[DATA LISTING — start]

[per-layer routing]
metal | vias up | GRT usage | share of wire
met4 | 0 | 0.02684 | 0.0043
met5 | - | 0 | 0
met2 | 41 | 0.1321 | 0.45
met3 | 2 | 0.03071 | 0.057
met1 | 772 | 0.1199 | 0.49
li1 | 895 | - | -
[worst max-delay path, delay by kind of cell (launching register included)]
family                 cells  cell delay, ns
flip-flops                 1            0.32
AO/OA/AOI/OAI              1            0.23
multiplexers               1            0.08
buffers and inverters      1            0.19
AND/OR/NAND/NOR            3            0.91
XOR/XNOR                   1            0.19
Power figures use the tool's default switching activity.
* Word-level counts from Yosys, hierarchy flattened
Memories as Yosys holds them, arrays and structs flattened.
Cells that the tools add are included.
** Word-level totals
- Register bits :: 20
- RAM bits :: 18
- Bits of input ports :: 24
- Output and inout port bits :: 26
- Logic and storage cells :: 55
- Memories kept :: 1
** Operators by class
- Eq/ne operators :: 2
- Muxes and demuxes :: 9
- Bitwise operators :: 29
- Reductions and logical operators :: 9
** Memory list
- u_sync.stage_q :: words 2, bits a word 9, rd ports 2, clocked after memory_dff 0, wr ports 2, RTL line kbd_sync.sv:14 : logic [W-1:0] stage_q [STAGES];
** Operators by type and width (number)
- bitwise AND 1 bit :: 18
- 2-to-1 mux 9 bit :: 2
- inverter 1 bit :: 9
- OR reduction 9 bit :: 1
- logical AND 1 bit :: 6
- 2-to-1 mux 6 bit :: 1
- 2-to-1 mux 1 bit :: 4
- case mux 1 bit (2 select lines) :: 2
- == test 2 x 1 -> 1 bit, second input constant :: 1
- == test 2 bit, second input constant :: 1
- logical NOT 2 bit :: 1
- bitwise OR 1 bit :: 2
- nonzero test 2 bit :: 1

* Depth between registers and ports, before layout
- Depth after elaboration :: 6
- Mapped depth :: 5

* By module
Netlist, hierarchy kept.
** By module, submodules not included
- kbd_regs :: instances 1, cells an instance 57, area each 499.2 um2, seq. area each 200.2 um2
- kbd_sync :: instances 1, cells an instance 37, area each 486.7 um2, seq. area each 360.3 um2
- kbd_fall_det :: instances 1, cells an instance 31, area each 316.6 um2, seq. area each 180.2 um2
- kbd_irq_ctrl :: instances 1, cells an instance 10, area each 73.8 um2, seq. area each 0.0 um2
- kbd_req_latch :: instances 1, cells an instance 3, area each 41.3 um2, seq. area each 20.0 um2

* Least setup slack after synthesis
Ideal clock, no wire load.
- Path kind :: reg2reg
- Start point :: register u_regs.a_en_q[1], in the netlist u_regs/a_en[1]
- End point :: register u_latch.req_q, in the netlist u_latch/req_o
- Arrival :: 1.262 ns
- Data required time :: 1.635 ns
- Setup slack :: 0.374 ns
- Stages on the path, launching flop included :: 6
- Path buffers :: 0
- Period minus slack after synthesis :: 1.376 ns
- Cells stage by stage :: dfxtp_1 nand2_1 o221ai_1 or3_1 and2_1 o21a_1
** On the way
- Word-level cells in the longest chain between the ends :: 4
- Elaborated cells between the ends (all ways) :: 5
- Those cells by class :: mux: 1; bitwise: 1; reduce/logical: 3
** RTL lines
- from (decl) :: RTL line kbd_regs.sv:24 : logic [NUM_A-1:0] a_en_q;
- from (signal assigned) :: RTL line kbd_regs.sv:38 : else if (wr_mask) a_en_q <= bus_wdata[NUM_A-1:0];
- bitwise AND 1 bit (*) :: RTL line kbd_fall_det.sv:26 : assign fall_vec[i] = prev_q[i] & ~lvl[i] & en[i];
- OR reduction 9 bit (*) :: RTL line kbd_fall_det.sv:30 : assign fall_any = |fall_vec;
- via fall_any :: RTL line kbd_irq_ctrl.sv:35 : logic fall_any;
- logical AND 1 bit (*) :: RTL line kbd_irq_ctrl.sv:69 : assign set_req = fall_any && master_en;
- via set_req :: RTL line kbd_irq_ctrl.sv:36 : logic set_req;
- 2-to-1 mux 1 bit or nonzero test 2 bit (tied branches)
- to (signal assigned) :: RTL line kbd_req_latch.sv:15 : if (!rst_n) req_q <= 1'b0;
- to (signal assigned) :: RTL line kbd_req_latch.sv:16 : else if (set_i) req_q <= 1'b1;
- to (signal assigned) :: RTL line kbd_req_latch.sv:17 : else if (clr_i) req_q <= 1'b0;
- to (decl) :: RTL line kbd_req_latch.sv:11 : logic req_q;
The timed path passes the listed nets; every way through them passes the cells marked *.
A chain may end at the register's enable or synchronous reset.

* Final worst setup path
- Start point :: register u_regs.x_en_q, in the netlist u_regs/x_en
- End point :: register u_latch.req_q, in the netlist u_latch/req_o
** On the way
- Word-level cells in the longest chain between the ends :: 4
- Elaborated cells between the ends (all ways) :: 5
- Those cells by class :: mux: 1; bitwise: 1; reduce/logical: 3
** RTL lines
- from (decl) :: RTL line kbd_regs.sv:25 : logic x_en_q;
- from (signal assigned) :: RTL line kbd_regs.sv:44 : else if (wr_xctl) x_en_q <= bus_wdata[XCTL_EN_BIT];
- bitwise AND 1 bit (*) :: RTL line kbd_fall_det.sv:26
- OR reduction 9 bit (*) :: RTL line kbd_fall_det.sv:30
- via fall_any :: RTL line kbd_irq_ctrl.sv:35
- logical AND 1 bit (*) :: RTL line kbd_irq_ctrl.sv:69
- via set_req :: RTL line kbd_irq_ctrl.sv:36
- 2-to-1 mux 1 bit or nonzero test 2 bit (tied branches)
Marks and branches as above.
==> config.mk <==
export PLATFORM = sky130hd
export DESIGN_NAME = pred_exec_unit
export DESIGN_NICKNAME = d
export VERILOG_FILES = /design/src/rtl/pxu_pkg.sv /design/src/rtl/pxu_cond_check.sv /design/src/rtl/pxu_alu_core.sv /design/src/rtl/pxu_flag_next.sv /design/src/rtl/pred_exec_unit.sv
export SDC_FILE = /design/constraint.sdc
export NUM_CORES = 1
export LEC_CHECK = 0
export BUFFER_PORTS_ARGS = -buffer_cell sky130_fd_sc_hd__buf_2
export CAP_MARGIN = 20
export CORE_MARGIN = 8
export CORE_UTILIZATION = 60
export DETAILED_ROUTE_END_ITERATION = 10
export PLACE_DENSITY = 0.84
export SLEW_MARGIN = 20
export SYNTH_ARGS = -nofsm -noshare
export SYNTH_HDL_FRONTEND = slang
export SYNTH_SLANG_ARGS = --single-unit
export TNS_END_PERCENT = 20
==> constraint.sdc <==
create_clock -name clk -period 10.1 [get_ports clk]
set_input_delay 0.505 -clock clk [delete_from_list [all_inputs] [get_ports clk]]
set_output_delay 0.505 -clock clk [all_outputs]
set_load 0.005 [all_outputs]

[DATA LISTING — finish]

▶ _WHAT YOU WILL DO_:
Lines containing the word "constant" are to be located in the entries and copied.

▶ _EXERCISE RESPONSE_:
- == test 2 x 1 -> 1 bit, second input constant :: 1
- == test 2 bit, second input constant :: 1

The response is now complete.